Do you know for a fact that something happened? In these cases, perception is reality for the most part, so even if nothing actually *did* happen, you will have a hard time proving it. But it would be good to know for your own peace of mind at least.

In any event, the main relationship here that you need to worry about (beyond what your kids think of all this) is your relationship with your husband. It is not clear what *he* thinks of all this, or his family for that matter. Since the cat is out of the bag, and you have become the focal point of his entire family's ire, you need to get right with your husband *today*. Once you understand where he stands amidst this mess, then your next actions will become clear.

It could be a matter of getting a divorce. You may need to go to counseling that you pay for yourself, independent of anything his family is trying to bully you into doing. It may be that the anger you feel towards his family is something your husband shares. There is no way to know without asking and really listening to the answer, no matter how painful it is to deal with.

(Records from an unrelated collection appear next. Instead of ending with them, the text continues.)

Setup of tundra:
## CED
module  CED(
  input  clk,
  input  rst,
  input  enable,
  output reg ird,
  input  [7:0] idata,	
  output reg [13:0] iaddr,
  output reg cwr_mag_0,
  output reg [12:0] cdata_mag_wr0,
  output reg crd_mag_0,
  input  [12:0] cdata_mag_rd0,
  output reg [13:0] caddr_mag_0,
  output reg cwr_ang_0,
  output reg [12:0] cdata_ang_wr0,
  output reg crd_ang_0,
  input  [12:0] cdata_ang_rd0,
  output reg [13:0] caddr_ang_0,
  output reg cwr1,
  output reg [12:0] cdata_wr1,
  output reg crd1,
  input  [12:0] cdata_rd1,
  output reg [13:0] caddr_1,
  output reg cwr2,
  output reg [12:0] cdata_wr2,
  output reg [13:0] caddr_2,
  output done
);
For scale: roughly 2400 cells after synthesis, ~390 flip-flops, ~180 I/O pins, about 23000 um2 of cells after synthesis.
==> flow/config.mk <==
export PLATFORM = sky130hd
export DESIGN_NAME = CED
export DESIGN_NICKNAME = CED
export VERILOG_FILES = /design/flow/design.v
export SDC_FILE = /design/flow/constraint.sdc
export NUM_CORES = 4
export LEC_CHECK = 0
export CAP_MARGIN = 20
export CORE_MARGIN = 2
export CORE_UTILIZATION = 72
export CTS_CLUSTER_DIAMETER = 224
export CTS_CLUSTER_SIZE = 36
export SLEW_MARGIN = 20
==> flow/constraint.sdc <==
create_clock -name core_clock -period 3.37 [get_ports {clk}]
set_input_delay 0.6740 -clock core_clock [delete_from_list [all_inputs] [get_ports {clk}]]
set_output_delay 0.6740 -clock core_clock [all_outputs]
set_load 0.01 [all_outputs]
run.sh (not shown) runs the stock make flow with config.mk's settings and CLKGATE_MAP_FILE=.
For tundra, the flow was terminated by a tool error in global routing (5_1_grt) and produced no final design.
[inputs] indigo vs tundra
Settings: a deleted CTS_CLUSTER_DIAMETER that had been 224; a change of CORE_UTILIZATION from 72 to 68.
--- outcome ---
The flow ran to completion for all of tundra and indigo but tundra, which stopped partway.
Layout checks on indigo: not met. Flow itself completed; violations: negative setup slack.
The post-placement worst setup slack of indigo was inferior to that of tundra.
Of tundra and indigo, the lower horizontal extent of the die belongs to tundra.
indigo ended with more total number of placement rows than tundra.
Number of clock sinks: indigo vs tundra identical
indigo reports a lower core utilization before placement than tundra does.
The run showing the greater die area is indigo.
#### Input delta (willow over indigo)
Settings: changing CORE_UTILIZATION from 68 to 72; setting CTS_CLUSTER_DIAMETER to 228 for the first time; setting SETUP_SLACK_MARGIN to 0.2 for the first time.
==> results <==
The run showing the greater total number of placement rows is indigo.
Summary: with indigo as the reference, die span in y in willow moved down by a few percent.
Standard cell core area (willow / indigo): 0.943
Comparing indigo and willow, instance count after placement with tap cells included is lower on willow.
As of willow, overall die area had fallen by a few percent compared to indigo.
willow: DPL-0038 in global routing (5_1_grt) -> run aborted
Sum of net half-perimeters after detailed placement grows by a little under 10% when moving from indigo to willow.
willow vs. indigo: area fraction in compound gates after synthesis did not really move, H-tree level count decreased by 1 relative to the old numbers.
Modified inputs, garnet compared to willow
Settings: CTS_CLUSTER_DIAMETER no longer set, was 228; CTS_CLUSTER_SIZE no longer set, was 36; CORE_UTILIZATION now 40, was 72; SETUP_SLACK_MARGIN no longer set, was 0.2; the clock period (ns, I/O delays scaled along) now 4.76, was 3.37.
Compare garnet and willow | area of the core region higher: garnet
Among garnet and willow, the run that stopped before the end is willow, and it is the only one.
Depth of the CTS H-tree was lower in willow than in garnet.
Compared to willow, garnet was floorplanned on a bigger die.
Inputs modified between garnet and maple:
Settings: changing CORE_UTILIZATION from 40 to 72; setting ABC_AREA to 1 for the first time; setting PLACE_DENSITY_LB_ADDON to 0.24 for the first time; changing the clock period (ns, I/O delays scaled along) from 4.76 to 4.21.
Going from garnet to maple, clock buffer count from CTS shrinks by 11%.
From garnet to maple the numbers moved as follows: post-CTS resize count fell by 7; depth of the worst hold-timing path rose by 1.
garnet reports its last element of the critical path as cdata_wr1[12] while maple reports cdata_wr1[11].

* * *

CED again, from the RTL that the note above started with.
## CED
module  CED(
  input  clk,
  input  rst,
  input  enable,
  output reg ird,
  input  [7:0] idata,	
  output reg [13:0] iaddr,
  output reg cwr_mag_0,
  output reg [12:0] cdata_mag_wr0,
  output reg crd_mag_0,
  input  [12:0] cdata_mag_rd0,
  output reg [13:0] caddr_mag_0,
  output reg cwr_ang_0,
  output reg [12:0] cdata_ang_wr0,
  output reg crd_ang_0,
  input  [12:0] cdata_ang_rd0,
  output reg [13:0] caddr_ang_0,
  output reg cwr1,
  output reg [12:0] cdata_wr1,
  output reg crd1,
  input  [12:0] cdata_rd1,
  output reg [13:0] caddr_1,
  output reg cwr2,
  output reg [12:0] cdata_wr2,
  output reg [13:0] caddr_2,
  output done
);
clock: 2.75 ns
lec_check: 0
abc_area: 1
cap_margin: 10
cell_pad_in_sites_detail_placement: 0
cell_pad_in_sites_global_placement: 0
core_margin: 2
core_utilization: 72
cts_cluster_diameter: 176
cts_cluster_size: 91
gpl_routability_driven: 0
gpl_timing_driven: 1
max_routing_layer: met5
min_routing_layer: met1
place_density: 0.41
setup_slack_margin: 0.82
slew_margin: 20
tns_end_percent: 10
The baseline aborted during 5_1_grt on DPL-0038.
Edit:
==> flow/config.mk (replaced) <==
export PLATFORM = sky130hd
export DESIGN_NAME = CED
export DESIGN_NICKNAME = CED
export VERILOG_FILES = /design/flow/design.v
export SDC_FILE = /design/flow/constraint.sdc
export NUM_CORES = 4
export LEC_CHECK = 0
export CAP_MARGIN = 0
export CORE_MARGIN = 2
export CORE_UTILIZATION = 72
export SLEW_MARGIN = 20
==> flow/constraint.sdc (replaced) <==
create_clock -name core_clock -period 4.14 [get_ports {clk}]
set_input_delay 0.8280 -clock core_clock [delete_from_list [all_inputs] [get_ports {clk}]]
set_output_delay 0.8280 -clock core_clock [all_outputs]
set_load 0.01 [all_outputs]
After rerunning: The changed run completed, yet does not pass: negative setup slack. Area after synthesis decreases by 5.3%. Synthesized cell count shrinks by 21%. Die size went down by 5.2%.
Edit:
--- a/flow/config.mk
+++ b/flow/config.mk
@@ -6,6 +6,6 @@
 export NUM_CORES = 4
 export LEC_CHECK = 0
-export CAP_MARGIN = 0
+export CAP_MARGIN = 20
 export CORE_MARGIN = 2
-export CORE_UTILIZATION = 72
+export CORE_UTILIZATION = 66
 export SLEW_MARGIN = 20
Result: The changed run produced a layout that fails on negative setup slack; worst setup slack gets better by 0.77 ns; wire length decreases by about 26%; flip-flop count is unchanged; first-iteration DRC count shrinks by 56%; combinational power came out lower by about 6.5%; cell count went up by 2.4%; maximum frequency rose by about 18%; core utilization fell by 7.3 points.

* * *

== job 3726 ==
Starting RTL as in the previous note.
// CED
module  CED(
  input  clk,
  input  rst,
  input  enable,
  output reg ird,
  input  [7:0] idata,	
  output reg [13:0] iaddr,
  output reg cwr_mag_0,
  output reg [12:0] cdata_mag_wr0,
  output reg crd_mag_0,
  input  [12:0] cdata_mag_rd0,
  output reg [13:0] caddr_mag_0,
  output reg cwr_ang_0,
  output reg [12:0] cdata_ang_wr0,
  output reg crd_ang_0,
  input  [12:0] cdata_ang_rd0,
  output reg [13:0] caddr_ang_0,
  output reg cwr1,
  output reg [12:0] cdata_wr1,
  output reg crd1,
  input  [12:0] cdata_rd1,
  output reg [13:0] caddr_1,
  output reg cwr2,
  output reg [12:0] cdata_wr2,
  output reg [13:0] caddr_2,
  output done
);
==> flow/config.mk <==
export PLATFORM = sky130hd
export DESIGN_NAME = CED
export DESIGN_NICKNAME = CED
export VERILOG_FILES = /design/flow/design.v
export SDC_FILE = /design/flow/constraint.sdc
export NUM_CORES = 4
export LEC_CHECK = 0
export CAP_MARGIN = 20
export CORE_MARGIN = 2
export CORE_UTILIZATION = 71
export CTS_CLUSTER_DIAMETER = 231
export CTS_CLUSTER_SIZE = 36
export SETUP_SLACK_MARGIN = 0.19
export SLEW_MARGIN = 20
==> flow/constraint.sdc <==
create_clock -name core_clock -period 3.37 [get_ports {clk}]
set_input_delay 0.6740 -clock core_clock [delete_from_list [all_inputs] [get_ports {clk}]]
set_output_delay 0.6740 -clock core_clock [all_outputs]
set_load 0.01 [all_outputs]
Job 3726 | ERROR | global routing
## Diff of input files: job 2899 against job 3726
Settings: SETUP_SLACK_MARGIN: 0.19 -> unset; CTS_CLUSTER_DIAMETER: 231 -> unset; CTS_CLUSTER_SIZE: 36 -> unset; CORE_UTILIZATION: 71 -> 29; the clock period (ns, I/O delays scaled along): 3.37 -> 4.76.
### Flow results
Job 3726 did not finish: a tool error stopped it during global routing.
Job 2899 reached the final stage; the timing, DRC and antenna checks on its layout passed.
Reported for job 2899 and job 3726, chip area from the yosys synthesis statistics turned out identical to the last digit.
[job 2899] post-CTS resize count fell 208 relative to job 3726
Of job 2899 and job 3726, the higher H-tree depth belongs to job 2899.
Taking job 3726 as the reference, in job 2899 number of placed instances, taps included picked up an extra about 13%, setup slack after placement up 0.89 ns.
Total clock buffers created by CTS, job 2899 and job 3726: larger value in job 2899
Re fraction of registers with async set or reset after synthesis: no difference whatsoever between job 2899 and job 3726.
Comparing the two runs side by side, job 2899 comes out behind job 3726 on die outline area.
When the final numbers for job 2899 and job 3726 were put side by side, the post-CTS setup buffer count turned out to be greater in job 3726.
Compared with job 3726, job 2899 shows total number of placement rows higher by 37.
Compared to job 3726, job 2899 has overall die width about 55% higher.
Input changes introduced in job 2432 (baseline for comparison: job 2899):
Settings: CORE_UTILIZATION changed from 29 to 66; the clock period (ns, I/O delays scaled along) changed from 4.76 to 4.1.
[summary]
Layout checks on job 2432: not met. Flow itself completed; violations: negative setup slack.
Compared with job 2899, job 2432 shows synthesis-to-finish area growth higher by 1.7 points.
The number of cells in the design after placement of job 2432 falls short of that of job 2899 by 15%.
On setup slack, job 2432 does worse than job 2899.
Compared with job 2899, in job 2432 largest voltage drop on the vdd net went up; utilization of the core after routing increased 47 points; worst reg-to-reg path cell count fell about 4.3%; total power moved up.
diff inputs: job 2432 => job 5779
Settings: putting TNS_END_PERCENT at 80 where nothing was set; putting PLACE_DENSITY at 0.65 where nothing was set; swapping 66 for 72 in CORE_UTILIZATION.
[summary]
Although it ran to completion, job 5779 produced a layout that fails the final checks because of negative setup slack. After detailed routing, job 2432 needs less wire than job 5779. Between job 5779 and job 2432, the final sequential cell count does not differ in any meaningful way. The post-cts resize count number comes out lower for job 2432 vs job 5779.
Power figures rest on the tool's default switching activity, not on a simulated workload.
build 68:
Design datapath, start of the top module:
module datapath (
    part,
    clock,
    value,
    positive,
    reset,
    counter,
    result
);
Size in the first run: ~2,900 cells after synthesis, about 32 flip-flops, about 52 I/O pins.
clock: 37.2 ns
lec_check: 0
abc_area: 1
cap_margin: 5
core_margin: 2
core_utilization: 72
cts_cluster_diameter: 192
cts_cluster_size: 31
max_routing_layer: met4
setup_slack_margin: 5.0
slew_margin: 20
tns_end_percent: 35
run.sh (not shown) runs the stock make flow with config.mk's settings and CLKGATE_MAP_FILE=.
Build 68 ended with every stage complete and zero timing, DRC or antenna violations.
### build 68 -> build 83
Settings: a deleted TNS_END_PERCENT that had been 35; a change of CAP_MARGIN from 5 to 20; a deleted SETUP_SLACK_MARGIN that had been 5.0.
### Flow results
- Relative to build 68, build 83 degrades minimum clock period after layout.
- Changes observed in build 83 relative to build 68: final area -about 8%, register-to-register slack -0.94 ns, net count reported at finish -2.6%, synthesized-area fraction occupied by xor and xnor cells ~0 delta, total detailed-routing wirelength -24%.
- Build 83 vs build 68 on utilization: build 83 is the lower one.
- Build 68 ended up with _66[9]$_SDFFE_PP0P_ as its endpoint of the most critical setup path; build 83 ended up with _66[3]$_SDFFE_PP0P_.
- On arrival time of the worst setup path: build 83 sits above build 68.
- Of build 83 and build 68, it is build 83 that has the lower wire length of the first global-routing pass.
Input-level comparison between build 94 and build 83:
Settings: an added HOLD_SLACK_MARGIN of -0.1; a change of CTS_CLUSTER_DIAMETER from 192 to 224; a change of CAP_MARGIN from 20 to 5; an added SETUP_SLACK_MARGIN of 5.0; a change of CORE_UTILIZATION from 72 to 71.
Notes after the runs:
Build 94 finished every stage and its layout cleared the timing, design-rule and antenna checks.
Summary of build 94 over build 83: minimum clock period dropped 1.62 ns, number of detailed-route iterations in the first pass dropped 1, sequential share of layout area dropped 0.24 points, highest attainable clock frequency climbed 4.8%.
Here is what was changed in the inputs of build 10 compared with build 94.
Settings: clearing MAX_ROUTING_LAYER, which used to be met4; clearing HOLD_SLACK_MARGIN, which used to be -0.1; clearing SETUP_SLACK_MARGIN, which used to be 5.0.
Notes after the runs:
Relative to build 94, met3 demand-to-capacity share in global routing has decreased by 0.36 points in build 10.
Largest net degree at the start of global routing sits higher in build 10 than in build 94.
Comparing build 94 and build 10, wire length of the first global-routing pass is lower on build 10.


datapath again, from the RTL that the note above started with.
clock: 23.9 ns
lec_check: 0
abc_area: 1
cap_margin: 20
core_margin: 2
core_utilization: 50
cts_cluster_size: 31
hold_slack_margin: 0.3
slew_margin: 20
The first run ran to the end with violations: setup timing.
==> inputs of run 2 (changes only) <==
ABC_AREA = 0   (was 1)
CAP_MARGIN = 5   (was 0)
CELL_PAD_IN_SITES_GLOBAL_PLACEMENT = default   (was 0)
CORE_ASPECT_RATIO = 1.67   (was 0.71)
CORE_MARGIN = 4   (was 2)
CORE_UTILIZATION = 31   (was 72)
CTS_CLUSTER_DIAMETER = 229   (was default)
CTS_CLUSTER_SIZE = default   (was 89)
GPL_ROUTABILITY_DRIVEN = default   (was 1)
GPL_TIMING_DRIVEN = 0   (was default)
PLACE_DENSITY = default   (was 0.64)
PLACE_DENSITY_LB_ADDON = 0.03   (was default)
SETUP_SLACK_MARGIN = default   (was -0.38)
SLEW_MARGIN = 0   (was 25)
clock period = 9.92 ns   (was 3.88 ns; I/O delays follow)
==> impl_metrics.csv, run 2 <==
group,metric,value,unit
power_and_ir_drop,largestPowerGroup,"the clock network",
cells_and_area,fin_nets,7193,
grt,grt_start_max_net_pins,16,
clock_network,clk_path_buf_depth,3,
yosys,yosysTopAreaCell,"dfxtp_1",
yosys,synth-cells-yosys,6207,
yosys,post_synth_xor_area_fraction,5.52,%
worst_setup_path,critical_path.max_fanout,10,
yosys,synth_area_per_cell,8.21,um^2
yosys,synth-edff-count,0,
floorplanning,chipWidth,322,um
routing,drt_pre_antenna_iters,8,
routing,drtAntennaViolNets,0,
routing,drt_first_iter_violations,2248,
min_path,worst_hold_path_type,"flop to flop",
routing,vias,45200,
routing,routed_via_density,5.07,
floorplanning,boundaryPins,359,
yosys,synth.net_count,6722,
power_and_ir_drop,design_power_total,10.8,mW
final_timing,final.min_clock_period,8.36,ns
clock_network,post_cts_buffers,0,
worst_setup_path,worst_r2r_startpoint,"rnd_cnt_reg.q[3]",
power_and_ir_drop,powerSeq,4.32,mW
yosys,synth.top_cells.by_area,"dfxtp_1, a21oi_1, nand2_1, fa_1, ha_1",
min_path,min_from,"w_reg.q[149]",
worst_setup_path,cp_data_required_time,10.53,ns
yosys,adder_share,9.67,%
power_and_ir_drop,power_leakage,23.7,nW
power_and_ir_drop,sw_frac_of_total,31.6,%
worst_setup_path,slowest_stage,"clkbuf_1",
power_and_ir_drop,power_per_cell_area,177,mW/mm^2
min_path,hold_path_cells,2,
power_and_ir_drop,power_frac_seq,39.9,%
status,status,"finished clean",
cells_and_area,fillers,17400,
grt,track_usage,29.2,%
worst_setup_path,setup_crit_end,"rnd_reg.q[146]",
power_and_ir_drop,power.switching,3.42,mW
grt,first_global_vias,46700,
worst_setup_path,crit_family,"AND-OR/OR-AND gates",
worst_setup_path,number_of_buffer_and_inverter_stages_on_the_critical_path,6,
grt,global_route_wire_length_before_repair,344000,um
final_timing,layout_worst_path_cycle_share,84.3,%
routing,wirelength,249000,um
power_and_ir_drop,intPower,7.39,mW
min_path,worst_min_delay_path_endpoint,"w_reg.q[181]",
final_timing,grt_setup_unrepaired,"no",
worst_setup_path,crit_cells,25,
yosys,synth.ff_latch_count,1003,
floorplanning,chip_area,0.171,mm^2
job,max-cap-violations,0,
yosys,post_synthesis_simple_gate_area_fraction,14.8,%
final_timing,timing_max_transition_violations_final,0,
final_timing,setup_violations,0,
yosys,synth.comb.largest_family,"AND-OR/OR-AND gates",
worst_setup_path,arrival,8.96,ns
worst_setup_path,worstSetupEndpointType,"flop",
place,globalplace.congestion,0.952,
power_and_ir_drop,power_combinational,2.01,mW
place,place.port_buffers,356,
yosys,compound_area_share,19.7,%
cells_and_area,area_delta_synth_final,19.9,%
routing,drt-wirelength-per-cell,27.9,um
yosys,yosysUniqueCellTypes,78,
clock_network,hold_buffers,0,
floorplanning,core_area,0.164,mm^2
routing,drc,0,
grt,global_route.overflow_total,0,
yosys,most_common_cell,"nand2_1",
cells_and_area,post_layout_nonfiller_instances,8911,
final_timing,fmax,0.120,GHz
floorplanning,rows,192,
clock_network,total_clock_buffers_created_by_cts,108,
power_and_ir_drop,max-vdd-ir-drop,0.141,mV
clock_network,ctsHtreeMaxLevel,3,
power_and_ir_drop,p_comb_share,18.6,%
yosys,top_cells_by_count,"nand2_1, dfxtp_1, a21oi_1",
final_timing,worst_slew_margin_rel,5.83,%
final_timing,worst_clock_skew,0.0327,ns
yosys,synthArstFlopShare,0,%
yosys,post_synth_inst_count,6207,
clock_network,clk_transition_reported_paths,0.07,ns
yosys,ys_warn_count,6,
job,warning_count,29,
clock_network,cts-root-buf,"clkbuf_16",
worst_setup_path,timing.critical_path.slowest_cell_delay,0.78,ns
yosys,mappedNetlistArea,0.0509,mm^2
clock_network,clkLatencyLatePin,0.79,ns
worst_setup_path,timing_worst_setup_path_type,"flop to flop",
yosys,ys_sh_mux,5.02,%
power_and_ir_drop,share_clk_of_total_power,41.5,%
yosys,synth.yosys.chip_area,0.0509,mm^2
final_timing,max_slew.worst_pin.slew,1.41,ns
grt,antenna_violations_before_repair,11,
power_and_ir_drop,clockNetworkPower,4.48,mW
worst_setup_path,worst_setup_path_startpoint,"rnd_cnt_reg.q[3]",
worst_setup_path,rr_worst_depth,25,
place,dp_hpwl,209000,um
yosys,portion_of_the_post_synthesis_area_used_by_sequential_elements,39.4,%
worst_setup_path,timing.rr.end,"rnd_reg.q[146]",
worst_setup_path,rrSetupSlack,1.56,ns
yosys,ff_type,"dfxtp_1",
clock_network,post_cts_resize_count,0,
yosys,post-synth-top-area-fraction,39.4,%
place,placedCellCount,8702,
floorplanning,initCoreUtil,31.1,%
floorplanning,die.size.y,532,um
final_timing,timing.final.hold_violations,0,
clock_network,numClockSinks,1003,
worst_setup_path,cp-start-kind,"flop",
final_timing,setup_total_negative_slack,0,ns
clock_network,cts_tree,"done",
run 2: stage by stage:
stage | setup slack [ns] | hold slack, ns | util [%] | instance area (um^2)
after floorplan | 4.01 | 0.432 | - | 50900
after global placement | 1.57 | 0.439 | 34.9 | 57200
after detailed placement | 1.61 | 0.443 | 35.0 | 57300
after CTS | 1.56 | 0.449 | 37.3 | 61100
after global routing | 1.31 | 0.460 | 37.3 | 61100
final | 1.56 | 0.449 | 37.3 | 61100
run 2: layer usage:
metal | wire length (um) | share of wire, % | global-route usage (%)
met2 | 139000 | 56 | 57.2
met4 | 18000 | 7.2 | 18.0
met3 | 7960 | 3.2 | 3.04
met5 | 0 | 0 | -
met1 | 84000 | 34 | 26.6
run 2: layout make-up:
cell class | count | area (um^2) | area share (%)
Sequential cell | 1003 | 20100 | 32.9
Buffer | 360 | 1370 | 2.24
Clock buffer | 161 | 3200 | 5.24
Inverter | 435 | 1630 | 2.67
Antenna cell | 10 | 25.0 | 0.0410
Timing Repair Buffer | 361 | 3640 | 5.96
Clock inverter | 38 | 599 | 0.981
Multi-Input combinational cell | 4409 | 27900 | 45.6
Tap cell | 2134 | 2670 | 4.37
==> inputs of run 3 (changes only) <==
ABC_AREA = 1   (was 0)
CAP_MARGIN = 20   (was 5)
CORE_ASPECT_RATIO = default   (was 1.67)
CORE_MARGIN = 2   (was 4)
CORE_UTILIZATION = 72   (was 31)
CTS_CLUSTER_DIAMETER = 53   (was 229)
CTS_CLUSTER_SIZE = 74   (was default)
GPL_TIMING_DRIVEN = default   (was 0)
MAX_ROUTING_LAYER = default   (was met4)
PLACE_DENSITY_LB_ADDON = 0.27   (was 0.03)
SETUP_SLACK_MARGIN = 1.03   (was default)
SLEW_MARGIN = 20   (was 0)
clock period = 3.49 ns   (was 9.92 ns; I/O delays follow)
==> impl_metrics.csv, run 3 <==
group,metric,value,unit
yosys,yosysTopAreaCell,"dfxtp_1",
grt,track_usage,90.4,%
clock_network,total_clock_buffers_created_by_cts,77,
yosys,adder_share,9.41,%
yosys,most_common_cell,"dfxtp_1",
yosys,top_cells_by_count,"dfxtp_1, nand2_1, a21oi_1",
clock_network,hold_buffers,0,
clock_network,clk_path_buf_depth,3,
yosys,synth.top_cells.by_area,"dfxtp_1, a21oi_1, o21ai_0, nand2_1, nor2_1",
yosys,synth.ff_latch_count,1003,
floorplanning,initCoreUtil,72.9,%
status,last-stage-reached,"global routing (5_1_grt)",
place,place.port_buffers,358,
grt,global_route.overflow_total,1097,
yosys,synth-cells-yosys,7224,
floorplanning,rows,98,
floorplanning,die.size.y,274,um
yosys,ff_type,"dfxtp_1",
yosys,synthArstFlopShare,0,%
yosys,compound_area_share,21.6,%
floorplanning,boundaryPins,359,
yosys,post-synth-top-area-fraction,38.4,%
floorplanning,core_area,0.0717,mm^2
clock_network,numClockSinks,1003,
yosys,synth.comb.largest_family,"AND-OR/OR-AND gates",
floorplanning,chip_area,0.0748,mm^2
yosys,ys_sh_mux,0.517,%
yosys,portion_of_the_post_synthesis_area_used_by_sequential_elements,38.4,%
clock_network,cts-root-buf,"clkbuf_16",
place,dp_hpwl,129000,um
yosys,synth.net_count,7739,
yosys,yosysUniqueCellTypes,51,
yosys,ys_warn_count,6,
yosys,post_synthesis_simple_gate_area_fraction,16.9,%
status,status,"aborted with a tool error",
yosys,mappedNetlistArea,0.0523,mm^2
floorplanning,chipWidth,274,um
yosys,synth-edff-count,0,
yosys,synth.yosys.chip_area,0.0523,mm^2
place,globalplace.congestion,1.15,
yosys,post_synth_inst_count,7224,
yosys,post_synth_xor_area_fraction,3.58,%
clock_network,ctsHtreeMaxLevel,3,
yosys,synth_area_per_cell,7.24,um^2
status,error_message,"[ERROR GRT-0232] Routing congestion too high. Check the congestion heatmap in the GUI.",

Start there. Once you know just where you stand with your husband, your choices will become clearer, even if they are distasteful. Drinking and xanax don't mix, as you've discovered to your dismay. In the future resolve to be more careful when you are around people you don't trust.

Good luck.

Judy Brandt
www.the50milerule.com



---------- FOLLOW-UP ----------

QUESTION: I appreciate the advice.my husband and i are on the same page about his family,he felt like he hadno family on that boat for them just sitting back not helping me, this guy also took advantage of there own daughter and even covered that up and put it all on me, so how do we tell and talk to the ones we do care about in the family that she already spread this to.my husband and I want to work it out because he knows that this wouldnt of happened if I was not drinking and in my right mind and we were having marital problems and i was asking for help but he was'nt listening at the time so he feels some of the guilt himself for leaving me. His cousins made it sound so bad which were even ashamed at how to explain tis whole thing to the ones we do care for, we are getting counseling and i am getting help for my addiction, it's unfortunate it had to get to a tragety,but when he's already hurting so bad why would his family try to hurt him even more. I just want to save my marrige and so does he.HOW can I help him to get through this, and have them leave us alone.

Answer
Hello:

If you and your husband feel the same way about his family, then just cut ties with them. What is the point of dealing with all this drama? If they are truly this toxic, change your phone numbers, move, do whatever it takes, but get these people out of your life if you have any hopes of saving your relationship, and keeping your kids free of an atmosphere that sounds very unhealthy.